Check every line below for the word "with" and show those that hold it.

| Data records |
_ _ _ _ _

`src/rtl/upsp_pkg.sv`:
```
// ==========================================================================
// Shared types of the 2x up-sampler: pixel and stream beat, register words,
// register map, flag position and the FSM state encodings
// ==========================================================================
package upsp_pkg;

	// One pixel word, source and destination alike
	typedef logic [31:0] pixel_t;

	// AXI-Stream beat, data plus last
	typedef struct packed {
		pixel_t data;
		logic   last;
	} axis_beat_t;

	typedef logic [1:0]  reg_addr_t;
	typedef logic [31:0] reg_data_t;

	// Register map
	localparam reg_addr_t REG_UPSTR  = 2'd0;
	localparam reg_addr_t REG_UPENDR = 2'd1;

	// Start and end flags use the same bit of their register
	localparam int FLAG_BIT = 0;

	// Control register file states
	typedef enum logic [1:0] {
		CTRL_IDLE,
		CTRL_BUSY,
		CTRL_DONE
	} ctrl_state_t;

	// Up-sampler states
	typedef enum logic [1:0] {
		CORE_IDLE,
		CORE_FETCH,
		CORE_EMIT,
		CORE_NEXT
	} core_state_t;

endpackage

```
`src/rtl/stream_in.sv`:
```
// ==========================================================================
// AXI-Stream slave with a small pixel FIFO serving core read requests
// ==========================================================================
`timescale 1ns/100ps

module stream_in #(
	parameter int FIFO_DEPTH = 8
) (
	input  logic                 clk,
	input  logic                 rst_n,
	input  logic                 s_valid,
	output logic                 s_ready,
	input  upsp_pkg::axis_beat_t s_beat,
	input  logic                 pix_rd,
	output logic                 pix_rvalid,
	output upsp_pkg::pixel_t     pix_rdata
);
	import upsp_pkg::*;

	localparam int PW = $clog2(FIFO_DEPTH);
	localparam int CW = $clog2(FIFO_DEPTH + 1);

	pixel_t        fifo_mem [FIFO_DEPTH];
	logic [PW-1:0] wr_ptr;
	logic [PW-1:0] rd_ptr;
	logic [CW-1:0] count;
	logic          pending;
	logic          req;
	logic          push;
	logic          pop;

	assign s_ready = (count != CW'(FIFO_DEPTH));
	assign push    = s_valid && s_ready;
	// A new strobe or one still waiting for data
	assign req     = pix_rd || pending;
	assign pop     = req && (count != '0);

	// Only the pixel is kept, last is not needed downstream
	always_ff @(posedge clk) begin
		if (push) begin
			fifo_mem[wr_ptr] <= s_beat.data;
		end
	end

	always_ff @(posedge clk) begin
		if (pop) begin
			pix_rdata <= fifo_mem[rd_ptr];
		end
	end

	always_ff @(posedge clk or negedge rst_n) begin
		if (!rst_n) begin
			wr_ptr     <= '0;
			rd_ptr     <= '0;
			count      <= '0;
			pending    <= 1'b0;
			pix_rvalid <= 1'b0;
		end else begin
			if (push) begin
				wr_ptr <= wr_ptr + 1'b1;
			end
			if (pop) begin
				rd_ptr <= rd_ptr + 1'b1;
			end
			count <= count + CW'(push) - CW'(pop);
			// Request parks here while the FIFO is empty
			pending    <= req && !pop;
			pix_rvalid <= pop;
		end
	end

	// A beat offered to a full FIFO is held until it is taken
	a_hold_when_full: assert property (@(posedge clk) disable iff (!rst_n)
		s_valid && !s_ready |=> s_valid && $stable(s_beat));

	// Core waits for rvalid before the next strobe
	a_one_request: assert property (@(posedge clk) disable iff (!rst_n)
		pending |-> !pix_rd);

endmodule

```
`src/rtl/upsp_core.sv`:
```
// ==========================================================================
// Nearest-neighbour 2x up-sampler, fetches a source row and writes every
// pixel twice across and the whole row twice down
// ==========================================================================
`timescale 1ns/100ps

module upsp_core #(
	parameter int SRC_W = 4,
	parameter int SRC_H = 2
) (
	input  logic             clk,
	input  logic             rst_n,
	input  logic             frame_go,
	output logic             pix_rd,
	input  logic             pix_rvalid,
	input  upsp_pkg::pixel_t pix_rdata,
	output logic             wrt,
	input  logic             wready,
	output upsp_pkg::pixel_t wdata
);
	import upsp_pkg::*;

	localparam int DST_W = 2 * SRC_W;
	// SRC_W is a power of two so the counter splits cleanly into fields
	localparam int XW    = $clog2(SRC_W);
	localparam int DW    = $clog2(2 * DST_W);
	localparam int RW    = (SRC_H > 1) ? $clog2(SRC_H) : 1;

	core_state_t   state;
	pixel_t        row_buf [SRC_W];
	logic [XW-1:0] fetch_cnt;
	logic          rd_busy;
	logic [DW-1:0] dst_cnt;
	logic [XW-1:0] src_col;
	logic [RW-1:0] row_cnt;
	logic          wr_fire;

	assign pix_rd  = (state == CORE_FETCH) && !rd_busy;
	assign wrt     = (state == CORE_EMIT);
	assign wr_fire = wrt && wready;

	// dst_cnt is {row copy, source column, pixel copy}
	assign src_col = dst_cnt[XW:1];
	assign wdata   = row_buf[src_col];

	// Row store
	always_ff @(posedge clk) begin
		if (pix_rvalid && (state == CORE_FETCH)) begin
			row_buf[fetch_cnt] <= pix_rdata;
		end
	end

	always_ff @(posedge clk or negedge rst_n) begin
		if (!rst_n) begin
			state     <= CORE_IDLE;
			fetch_cnt <= '0;
			rd_busy   <= 1'b0;
			dst_cnt   <= '0;
			row_cnt   <= '0;
		end else begin
			case (state)
				CORE_IDLE: begin
					if (frame_go) begin
						state     <= CORE_FETCH;
						fetch_cnt <= '0;
						rd_busy   <= 1'b0;
						row_cnt   <= '0;
					end
				end
				CORE_FETCH: begin
					if (pix_rd) begin
						rd_busy <= 1'b1;
					end
					if (pix_rvalid) begin
						rd_busy   <= 1'b0;
						fetch_cnt <= fetch_cnt + 1'b1;
						if (fetch_cnt == XW'(SRC_W - 1)) begin
							state   <= CORE_EMIT;
							dst_cnt <= '0;
						end
					end
				end
				CORE_EMIT: begin
					// Stalls here while both output banks are full
					if (wr_fire) begin
						dst_cnt <= dst_cnt + 1'b1;
						if (dst_cnt == DW'(2 * DST_W - 1)) begin
							state <= CORE_NEXT;
						end
					end
				end
				CORE_NEXT: begin
					fetch_cnt <= '0;
					if (row_cnt == RW'(SRC_H - 1)) begin
						state <= CORE_IDLE;
					end else begin
						row_cnt <= row_cnt + 1'b1;
						state   <= CORE_FETCH;
					end
				end
				default: state <= CORE_IDLE;
			endcase
		end
	end

	// Read data only comes back for a strobe still outstanding
	a_rvalid_when_busy: assert property (@(posedge clk) disable iff (!rst_n)
		pix_rvalid |-> (state == CORE_FETCH) && rd_busy);

	// Controller only starts a frame once the previous one has drained
	a_go_when_idle: assert property (@(posedge clk) disable iff (!rst_n)
		frame_go |-> (state == CORE_IDLE));

endmodule

```
`src/rtl/out_pingpong.sv`:
```
// ==========================================================================
// Output side, two ping-pong banks of two destination rows each and an
// AXI-Stream master that flags the last beat of the frame
// ==========================================================================
`timescale 1ns/100ps

module out_pingpong #(
	parameter int SRC_W = 4,
	parameter int SRC_H = 2
) (
	input  logic                 clk,
	input  logic                 rst_n,
	input  logic                 wrt,
	output logic                 wready,
	input  upsp_pkg::pixel_t     wdata,
	output logic                 m_valid,
	input  logic                 m_ready,
	output upsp_pkg::axis_beat_t m_beat,
	output logic                 frame_done
);
	import upsp_pkg::*;

	// Two destination rows per bank
	localparam int BANK_WORDS = 4 * SRC_W;
	localparam int BW         = $clog2(BANK_WORDS);
	localparam int PW         = (SRC_H > 1) ? $clog2(SRC_H) : 1;

	pixel_t        bank_mem [2][BANK_WORDS];
	logic [1:0]    full;
	logic          wr_sel;
	logic [BW-1:0] wr_cnt;
	logic          rd_sel;
	logic [BW-1:0] rd_cnt;
	logic [PW-1:0] pair_cnt;
	logic          m_end;
	logic          wr_fire;
	logic          wr_bank_end;
	logic          rd_bank_end;
	logic          fire;
	logic          load;

	assign wready      = !(&full);
	assign wr_fire     = wrt && wready;
	assign wr_bank_end = (wr_cnt == BW'(BANK_WORDS - 1));
	assign rd_bank_end = (rd_cnt == BW'(BANK_WORDS - 1));
	assign fire        = m_valid && m_ready;

	// Next word is fetched when the output register is free or emptying.
	// rd_sel flips as a bank's final word is loaded, so the bank still in
	// flight is always the other one.
	assign load = full[rd_sel] && (!m_valid || fire);

	assign frame_done = fire && m_beat.last;

	// Bank storage and output beat
	always_ff @(posedge clk) begin
		if (wr_fire) begin
			bank_mem[wr_sel][wr_cnt] <= wdata;
		end
		if (load) begin
			m_beat.data <= bank_mem[rd_sel][rd_cnt];
			m_beat.last <= rd_bank_end && (pair_cnt == PW'(SRC_H - 1));
		end
	end

	always_ff @(posedge clk or negedge rst_n) begin
		if (!rst_n) begin
			full     <= 2'b00;
			wr_sel   <= 1'b0;
			wr_cnt   <= '0;
			rd_sel   <= 1'b0;
			rd_cnt   <= '0;
			pair_cnt <= '0;
			m_end    <= 1'b0;
			m_valid  <= 1'b0;
		end else begin
			// Write side
			if (wr_fire) begin
				wr_cnt <= wr_cnt + 1'b1;
				if (wr_bank_end) begin
					full[wr_sel] <= 1'b1;
					wr_sel       <= !wr_sel;
					wr_cnt       <= '0;
				end
			end

			// Release a bank after its final beat has gone out
			if (fire && m_end) begin
				full[!rd_sel] <= 1'b0;
			end

			// Read side
			if (load) begin
				m_valid <= 1'b1;
				m_end   <= rd_bank_end;
				rd_cnt  <= rd_cnt + 1'b1;
				if (rd_bank_end) begin
					rd_cnt <= '0;
					rd_sel <= !rd_sel;
					if (pair_cnt == PW'(SRC_H - 1)) begin
						pair_cnt <= '0;
					end else begin
						pair_cnt <= pair_cnt + 1'b1;
					end
				end
			end else if (fire) begin
				m_valid <= 1'b0;
			end
		end
	end

	// Beat held steady under back-pressure
	a_beat_stable: assert property (@(posedge clk) disable iff (!rst_n)
		m_valid && !m_ready |=> m_valid && $stable(m_beat));

endmodule

```
`src/rtl/upsp_ctrl.sv`:
```
// ==========================================================================
// Control register file with the start and end flags, frame start pulse
// and end-of-frame write-back
// ==========================================================================
`timescale 1ns/100ps

module upsp_ctrl (
	input  logic                clk,
	input  logic                rst_n,
	input  logic                reg_wr,
	input  upsp_pkg::reg_addr_t reg_addr,
	input  upsp_pkg::reg_data_t reg_wdata,
	output logic                upstr,
	output logic                upendr,
	output logic                frame_go,
	input  logic                frame_done
);
	import upsp_pkg::*;

	ctrl_state_t state;
	logic        start_wr;
	logic        end_wr;

	assign start_wr = reg_wr && (reg_addr == REG_UPSTR);
	assign end_wr   = reg_wr && (reg_addr == REG_UPENDR);

	always_ff @(posedge clk or negedge rst_n) begin
		if (!rst_n) begin
			state    <= CTRL_IDLE;
			upstr    <= 1'b0;
			upendr   <= 1'b0;
			frame_go <= 1'b0;
		end else begin
			frame_go <= 1'b0;
			case (state)
				CTRL_IDLE: begin
					// Start only with a clear end flag
					if (start_wr && reg_wdata[FLAG_BIT] && !upendr) begin
						upstr    <= 1'b1;
						frame_go <= 1'b1;
						state    <= CTRL_BUSY;
					end else if (end_wr) begin
						upendr <= reg_wdata[FLAG_BIT];
					end
				end
				CTRL_BUSY: begin
					// Host writes have no effect mid-frame
					if (frame_done) begin
						upstr  <= 1'b0;
						upendr <= 1'b1;
						state  <= CTRL_DONE;
					end
				end
				CTRL_DONE: begin
					if (end_wr && !reg_wdata[FLAG_BIT]) begin
						upendr <= 1'b0;
						state  <= CTRL_IDLE;
					end
				end
				default: state <= CTRL_IDLE;
			endcase
		end
	end

	// Output side only finishes a frame that was started
	a_done_in_busy: assert property (@(posedge clk) disable iff (!rst_n)
		frame_done |-> (state == CTRL_BUSY));

endmodule

```
`src/rtl/upsp_top.sv`:
```
// ==========================================================================
// Up-sampler top level: stream input, core, ping-pong output and control
// ==========================================================================
`timescale 1ns/100ps

module upsp_top #(
	parameter int SRC_W      = 4,
	parameter int SRC_H      = 2,
	parameter int FIFO_DEPTH = 8
) (
	input  logic                 clk,
	input  logic                 rst_n,
	input  logic                 reg_wr,
	input  upsp_pkg::reg_addr_t  reg_addr,
	input  upsp_pkg::reg_data_t  reg_wdata,
	output logic                 upstr,
	output logic                 upendr,
	input  logic                 s_valid,
	output logic                 s_ready,
	input  upsp_pkg::axis_beat_t s_beat,
	output logic                 m_valid,
	input  logic                 m_ready,
	output upsp_pkg::axis_beat_t m_beat
);
	import upsp_pkg::*;

	// Read request path
	logic   pix_rd;
	logic   pix_rvalid;
	pixel_t pix_rdata;

	// Write path into the banks
	logic   wrt;
	logic   wready;
	pixel_t wdata;

	logic   frame_go;
	logic   frame_done;

	stream_in #(
		.FIFO_DEPTH (FIFO_DEPTH)
	) u_stream_in (
		.clk        (clk),
		.rst_n      (rst_n),
		.s_valid    (s_valid),
		.s_ready    (s_ready),
		.s_beat     (s_beat),
		.pix_rd     (pix_rd),
		.pix_rvalid (pix_rvalid),
		.pix_rdata  (pix_rdata)
	);

	upsp_core #(
		.SRC_W (SRC_W),
		.SRC_H (SRC_H)
	) u_upsp_core (
		.clk        (clk),
		.rst_n      (rst_n),
		.frame_go   (frame_go),
		.pix_rd     (pix_rd),
		.pix_rvalid (pix_rvalid),
		.pix_rdata  (pix_rdata),
		.wrt        (wrt),
		.wready     (wready),
		.wdata      (wdata)
	);

	out_pingpong #(
		.SRC_W (SRC_W),
		.SRC_H (SRC_H)
	) u_out_pingpong (
		.clk        (clk),
		.rst_n      (rst_n),
		.wrt        (wrt),
		.wready     (wready),
		.wdata      (wdata),
		.m_valid    (m_valid),
		.m_ready    (m_ready),
		.m_beat     (m_beat),
		.frame_done (frame_done)
	);

	upsp_ctrl u_upsp_ctrl (
		.clk        (clk),
		.rst_n      (rst_n),
		.reg_wr     (reg_wr),
		.reg_addr   (reg_addr),
		.reg_wdata  (reg_wdata),
		.upstr      (upstr),
		.upendr     (upendr),
		.frame_go   (frame_go),
		.frame_done (frame_done)
	);

endmodule

```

_ _ _ _ _

| Exercise output |
// AXI-Stream slave with a small pixel FIFO serving core read requests
// Control register file with the start and end flags, frame start pulse
					// Start only with a clear end flag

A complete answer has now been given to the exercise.